*TASK DESCRIPTION:* Restate word for word the lines of the entries below, starting with the line that holds "pass: negative setup slack." and ending with the line that holds "Clock period 4.43", and no others.

(Records excerpted from a collection)
==============================
// radar
 module radar(  input clk, input rst, input echo, input [1:0] boton_cambiar_grados, output done, output trigger,
 output [15:0] distance, output PWM, input ultra);
 servo   servo( .clk (clk), .rst(rst), .PWM(PWM), .boton_cambiar_grados(boton_cambiar_grados));
 ultrasonido1 ultrasonido2( .ultra(ultra), .clk(clk), .rst(rst),  .echo(echo), .done(done), .trigger(trigger),.distance(distance));
 endmodule
Size: ~120 flip-flops, ~25 I/O pins.
==> flow/config.mk <==
export PLATFORM = sky130hd
export DESIGN_NAME = radar
export DESIGN_NICKNAME = radar
export VERILOG_FILES = /design/flow/design.v
export SDC_FILE = /design/flow/constraint.sdc
export NUM_CORES = 4
export LEC_CHECK = 0
export CAP_MARGIN = 20
export CELL_PAD_IN_SITES_GLOBAL_PLACEMENT = 1
export CORE_ASPECT_RATIO = 0.5
export CORE_MARGIN = 2
export CORE_UTILIZATION = 58
export CTS_CLUSTER_DIAMETER = 57
export CTS_CLUSTER_SIZE = 93
export GPL_ROUTABILITY_DRIVEN = 1
export PLACE_DENSITY_LB_ADDON = 0.18
export SLEW_MARGIN = 20
export TNS_END_PERCENT = 25
==> flow/constraint.sdc <==
create_clock -name core_clock -period 39.6 [get_ports {clk}]
set_input_delay 7.9200 -clock core_clock [delete_from_list [all_inputs] [get_ports {clk}]]
set_output_delay 7.9200 -clock core_clock [all_outputs]
set_load 0.01 [all_outputs]
run.sh (not shown) runs the stock make flow with config.mk's settings and CLKGATE_MAP_FILE=.
Then changed:
- ABC_AREA: unset -> 1
- CORE_ASPECT_RATIO: 0.5 -> unset
- CORE_UTILIZATION: 58 -> 40
- CTS_CLUSTER_DIAMETER: 57 -> 333
- CTS_CLUSTER_SIZE: 93 -> 47
- GPL_ROUTABILITY_DRIVEN: 1 -> unset
- HOLD_SLACK_MARGIN: unset -> 0.15
- PLACE_DENSITY_LB_ADDON: 0.18 -> unset
- TNS_END_PERCENT: 25 -> unset
- clock period: 39.6 -> 25.0 ns (I/O delays scaled with it)
=> The new run went through all stages and came out clean; synthesized area increases by 9.6%; sequential share of layout area came out lower by 0.91 points; setup slack got worse by 13 ns; synthesized cell count is higher by 37%.
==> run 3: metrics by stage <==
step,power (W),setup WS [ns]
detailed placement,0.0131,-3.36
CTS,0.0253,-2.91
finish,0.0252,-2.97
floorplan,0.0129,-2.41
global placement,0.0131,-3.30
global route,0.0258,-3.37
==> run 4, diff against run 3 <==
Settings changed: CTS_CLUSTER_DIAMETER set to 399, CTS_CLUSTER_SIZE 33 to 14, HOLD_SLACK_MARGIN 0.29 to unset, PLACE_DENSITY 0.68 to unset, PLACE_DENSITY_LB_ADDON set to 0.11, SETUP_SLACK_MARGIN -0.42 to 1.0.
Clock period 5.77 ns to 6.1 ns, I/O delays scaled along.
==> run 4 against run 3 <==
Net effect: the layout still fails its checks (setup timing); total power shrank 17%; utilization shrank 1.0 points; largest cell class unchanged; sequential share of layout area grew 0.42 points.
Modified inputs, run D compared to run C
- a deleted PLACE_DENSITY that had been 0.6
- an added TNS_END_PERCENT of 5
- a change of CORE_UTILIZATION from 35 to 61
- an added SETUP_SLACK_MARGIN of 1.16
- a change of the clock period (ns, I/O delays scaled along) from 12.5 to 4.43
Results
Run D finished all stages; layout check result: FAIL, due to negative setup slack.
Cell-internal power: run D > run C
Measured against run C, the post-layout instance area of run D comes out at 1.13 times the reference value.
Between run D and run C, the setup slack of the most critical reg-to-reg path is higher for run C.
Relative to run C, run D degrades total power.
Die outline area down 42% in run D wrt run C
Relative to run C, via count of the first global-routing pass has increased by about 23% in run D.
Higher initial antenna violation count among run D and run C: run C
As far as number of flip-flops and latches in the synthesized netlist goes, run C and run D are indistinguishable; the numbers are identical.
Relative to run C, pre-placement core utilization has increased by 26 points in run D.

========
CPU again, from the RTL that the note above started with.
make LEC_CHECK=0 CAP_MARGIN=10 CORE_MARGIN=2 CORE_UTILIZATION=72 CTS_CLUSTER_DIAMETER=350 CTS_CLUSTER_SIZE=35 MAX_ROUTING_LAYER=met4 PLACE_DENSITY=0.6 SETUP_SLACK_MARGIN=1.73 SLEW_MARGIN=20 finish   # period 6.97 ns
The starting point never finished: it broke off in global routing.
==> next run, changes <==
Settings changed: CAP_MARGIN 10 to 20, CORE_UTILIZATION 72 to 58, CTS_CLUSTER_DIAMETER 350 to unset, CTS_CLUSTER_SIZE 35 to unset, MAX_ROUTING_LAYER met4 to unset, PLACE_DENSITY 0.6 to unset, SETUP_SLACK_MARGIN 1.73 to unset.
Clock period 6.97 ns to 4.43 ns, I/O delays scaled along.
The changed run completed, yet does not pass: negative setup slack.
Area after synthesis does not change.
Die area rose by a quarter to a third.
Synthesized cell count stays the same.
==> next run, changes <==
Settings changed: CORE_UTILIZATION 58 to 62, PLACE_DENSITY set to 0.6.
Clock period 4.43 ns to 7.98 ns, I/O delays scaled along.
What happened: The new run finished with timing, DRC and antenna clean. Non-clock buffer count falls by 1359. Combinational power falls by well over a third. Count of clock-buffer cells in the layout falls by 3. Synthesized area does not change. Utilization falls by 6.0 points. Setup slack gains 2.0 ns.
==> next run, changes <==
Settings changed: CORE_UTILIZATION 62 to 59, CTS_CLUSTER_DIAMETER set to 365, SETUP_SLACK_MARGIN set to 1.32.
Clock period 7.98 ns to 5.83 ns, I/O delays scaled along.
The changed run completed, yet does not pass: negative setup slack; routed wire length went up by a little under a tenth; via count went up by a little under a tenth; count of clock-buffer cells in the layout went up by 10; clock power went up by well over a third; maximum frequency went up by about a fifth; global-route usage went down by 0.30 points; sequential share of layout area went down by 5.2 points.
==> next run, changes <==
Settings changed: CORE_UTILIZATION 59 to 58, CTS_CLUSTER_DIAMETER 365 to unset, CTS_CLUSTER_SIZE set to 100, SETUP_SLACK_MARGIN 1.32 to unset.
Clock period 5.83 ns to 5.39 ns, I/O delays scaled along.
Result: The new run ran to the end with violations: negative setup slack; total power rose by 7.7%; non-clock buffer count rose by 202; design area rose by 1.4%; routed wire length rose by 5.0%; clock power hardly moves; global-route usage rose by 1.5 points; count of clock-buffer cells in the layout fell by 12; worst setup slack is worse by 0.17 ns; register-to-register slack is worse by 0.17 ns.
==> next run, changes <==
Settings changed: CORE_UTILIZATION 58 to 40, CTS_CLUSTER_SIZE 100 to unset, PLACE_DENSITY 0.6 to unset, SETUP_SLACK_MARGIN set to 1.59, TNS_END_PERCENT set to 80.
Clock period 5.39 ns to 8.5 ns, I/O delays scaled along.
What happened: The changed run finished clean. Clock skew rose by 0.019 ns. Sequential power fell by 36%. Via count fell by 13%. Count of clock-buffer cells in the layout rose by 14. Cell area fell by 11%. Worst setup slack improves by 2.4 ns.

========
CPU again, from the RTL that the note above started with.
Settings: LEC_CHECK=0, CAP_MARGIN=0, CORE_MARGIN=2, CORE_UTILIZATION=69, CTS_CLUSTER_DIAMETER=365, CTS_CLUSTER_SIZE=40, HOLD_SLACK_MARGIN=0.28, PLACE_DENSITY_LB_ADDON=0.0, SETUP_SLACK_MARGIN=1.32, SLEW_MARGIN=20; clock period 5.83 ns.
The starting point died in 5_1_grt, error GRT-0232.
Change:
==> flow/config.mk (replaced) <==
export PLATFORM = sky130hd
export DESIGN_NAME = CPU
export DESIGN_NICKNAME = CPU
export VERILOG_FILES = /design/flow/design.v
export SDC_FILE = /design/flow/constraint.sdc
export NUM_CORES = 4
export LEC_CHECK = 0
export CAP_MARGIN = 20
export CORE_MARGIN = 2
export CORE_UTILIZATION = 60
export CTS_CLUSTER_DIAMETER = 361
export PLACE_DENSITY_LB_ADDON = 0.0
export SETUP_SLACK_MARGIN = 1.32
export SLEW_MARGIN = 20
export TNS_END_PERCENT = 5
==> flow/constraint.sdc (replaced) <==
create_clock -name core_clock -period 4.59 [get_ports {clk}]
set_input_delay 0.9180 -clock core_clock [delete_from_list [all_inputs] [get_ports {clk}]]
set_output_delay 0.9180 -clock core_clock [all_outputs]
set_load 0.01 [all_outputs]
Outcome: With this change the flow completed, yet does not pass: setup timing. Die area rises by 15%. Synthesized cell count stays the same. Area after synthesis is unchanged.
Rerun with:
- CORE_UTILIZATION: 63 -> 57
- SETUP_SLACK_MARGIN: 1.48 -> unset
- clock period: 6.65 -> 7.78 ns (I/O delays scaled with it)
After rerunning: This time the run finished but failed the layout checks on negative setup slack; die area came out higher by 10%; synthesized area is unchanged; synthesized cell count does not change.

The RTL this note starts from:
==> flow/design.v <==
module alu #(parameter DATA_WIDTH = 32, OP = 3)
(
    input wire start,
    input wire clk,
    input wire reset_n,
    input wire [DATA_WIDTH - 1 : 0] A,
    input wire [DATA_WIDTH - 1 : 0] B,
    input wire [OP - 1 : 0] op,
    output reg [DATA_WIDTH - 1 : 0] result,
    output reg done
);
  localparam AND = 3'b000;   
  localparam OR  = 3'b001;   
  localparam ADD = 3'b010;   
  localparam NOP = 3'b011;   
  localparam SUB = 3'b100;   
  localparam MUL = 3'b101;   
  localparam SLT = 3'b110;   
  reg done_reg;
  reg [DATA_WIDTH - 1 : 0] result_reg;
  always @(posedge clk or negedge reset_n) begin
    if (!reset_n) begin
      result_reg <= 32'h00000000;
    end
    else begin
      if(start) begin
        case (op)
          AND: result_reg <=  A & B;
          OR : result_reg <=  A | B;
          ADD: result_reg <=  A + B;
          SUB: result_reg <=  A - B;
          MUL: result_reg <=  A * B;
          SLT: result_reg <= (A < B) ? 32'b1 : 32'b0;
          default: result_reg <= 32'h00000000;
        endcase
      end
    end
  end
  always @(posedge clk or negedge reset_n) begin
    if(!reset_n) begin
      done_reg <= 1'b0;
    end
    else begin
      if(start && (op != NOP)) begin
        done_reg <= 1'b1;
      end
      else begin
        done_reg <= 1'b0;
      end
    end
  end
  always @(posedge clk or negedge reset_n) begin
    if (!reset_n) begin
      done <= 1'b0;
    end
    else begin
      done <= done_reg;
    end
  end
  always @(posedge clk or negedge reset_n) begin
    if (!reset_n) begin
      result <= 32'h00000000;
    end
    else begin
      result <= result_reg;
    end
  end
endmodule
Setup of lagoon:
Design Calculator2_0, start of the top module:
module Calculator2_0(clk, rst, col, btn, btnres, fil, Sseg, anodos);
Size in the first run: roughly 27 I/O pins, about 62000 sq um of cells after synthesis.
export LEC_CHECK = 0
export ABC_AREA = 1
export CAP_MARGIN = 20
export CORE_MARGIN = 2
export CORE_UTILIZATION = 64
export CTS_CLUSTER_DIAMETER = 374
export CTS_CLUSTER_SIZE = 96
export PLACE_DENSITY = 0.43
export SLEW_MARGIN = 20
export TNS_END_PERCENT = 5
create_clock -name core_clock -period 53.7 [get_ports {clk}]
run.sh (not shown) runs the stock make flow with config.mk's settings and CLKGATE_MAP_FILE=.
lagoon did not finish; a tool error ended it in global routing (5_1_grt).
job 102:
==> flow/design.v (excerpt) <==
module comp_mult_top #(
parameter NO_MULT   = 4     ,  
parameter APB_BADDR = 0     ,  
parameter SYS_AW    = 16    ,  
parameter REG_DW    = 16       
)(
input                    clk         ,  
input                    rst_n       ,  
input      [ SYS_AW-1:0] apb_paddr   ,  
input                    apb_psel    ,  
input                    apb_penable ,  
input                    apb_pwrite  ,  
input      [REG_DW -1:0] apb_pwdata  ,  
output                   apb_pready  ,  
output reg [REG_DW -1:0] apb_prdata  ,  
output reg               apb_pslverr ,  
output reg               mem_ce      ,  
output reg               mem_we      ,  
output reg [SYS_AW -1:0] mem_addr    ,  
output reg [     8 -1:0] mem_wr_data ,  
input      [     8 -1:0] mem_rd_data    
);
Size in the first run: roughly 3400 cells after synthesis, about 180 flip-flops, ~89 I/O pins, ~0.023 mm^2 of cells after synthesis.
make LEC_CHECK=0 ABC_AREA=1 CAP_MARGIN=25 CORE_MARGIN=8 CORE_UTILIZATION=72 CTS_CLUSTER_DIAMETER=227 CTS_CLUSTER_SIZE=98 GPL_ROUTABILITY_DRIVEN=0 GPL_TIMING_DRIVEN=1 HOLD_SLACK_MARGIN=0.19 PLACE_DENSITY_LB_ADDON=0.3 SLEW_MARGIN=5 TNS_END_PERCENT=20 finish   # period 9.98 ns
run.sh (not shown) runs the stock make flow with config.mk's settings and CLKGATE_MAP_FILE=.
For job 105, these inputs were changed with respect to job 102:
diff --git a/flow/config.mk b/flow/config.mk
--- a/flow/config.mk
+++ b/flow/config.mk
@@ -8 +8 @@
-export ABC_AREA = 1
+export ABC_AREA = 0
@@ -11,3 +11,2 @@
-export CORE_UTILIZATION = 72
-export CTS_CLUSTER_DIAMETER = 227
-export CTS_CLUSTER_SIZE = 98
+export CORE_UTILIZATION = 41
+export CTS_CLUSTER_SIZE = 40
@@ -17,3 +16,3 @@
-export PLACE_DENSITY_LB_ADDON = 0.3
-export SLEW_MARGIN = 5
-export TNS_END_PERCENT = 20
+export PLACE_DENSITY = 0.59
+export SETUP_SLACK_MARGIN = 0.67
+export SLEW_MARGIN = 20
### Flow results
Changes observed in job 105 relative to job 102: count of clock-buffer cells in the layout fell by 4, clock network fraction of design power went down by 14 points, arrival time at the worst endpoint lost 0.14 ns. Per the comparison of job 105 with job 102, total non-filler cell area in the finished layout down 4.9%; via count down 5336; internal cell power up 33%; share of total power consumed by net switching up 13 points; cell count in the Yosys report down about 26%. Die: job 105 bigger than job 102. Of job 102 and job 105, job 102 shows the lower least setup slack across all paths after layout, with job 105 above it. Job 102 ended up with fa_1 as its slowest cell on the critical path; job 105 ended up with or4b_2.
module alu(
    input [4:0] opcode,
    input [18:0] operand_a,
    input [18:0] operand_b,
    output reg [18:0] result,
    output reg zero_flag,
    output reg div_by_zero
);
    always @(*) begin
        result = 19'd0;
        div_by_zero = 1'b0;
        case(opcode)
            5'b00000: result = operand_a + operand_b;
            5'b00001: result = operand_a - operand_b;
            5'b00010: result = operand_a * operand_b;
            5'b00011: begin
                div_by_zero = (operand_b == 0);
                result = (operand_b == 0) ? 19'h7FFFF : operand_a / operand_b;
            end
            5'b00100: result = operand_a & operand_b;
            5'b00101: result = operand_a | operand_b;
            5'b00110: result = operand_a ^ operand_b;
            5'b00111: result = ~operand_a;
            5'b01000: result = operand_a + 1;
            5'b01001: result = operand_a - 1;
        endcase
        zero_flag = (result == 0);
    end
endmodule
==============================
*SOLUTION TO THE EXERCISE:*
The changed run completed, yet does not pass: negative setup slack.
Area after synthesis does not change.
Die area rose by a quarter to a third.
Synthesized cell count stays the same.
==> next run, changes <==
Settings changed: CORE_UTILIZATION 58 to 62, PLACE_DENSITY set to 0.6.
Clock period 4.43 ns to 7.98 ns, I/O delays scaled along.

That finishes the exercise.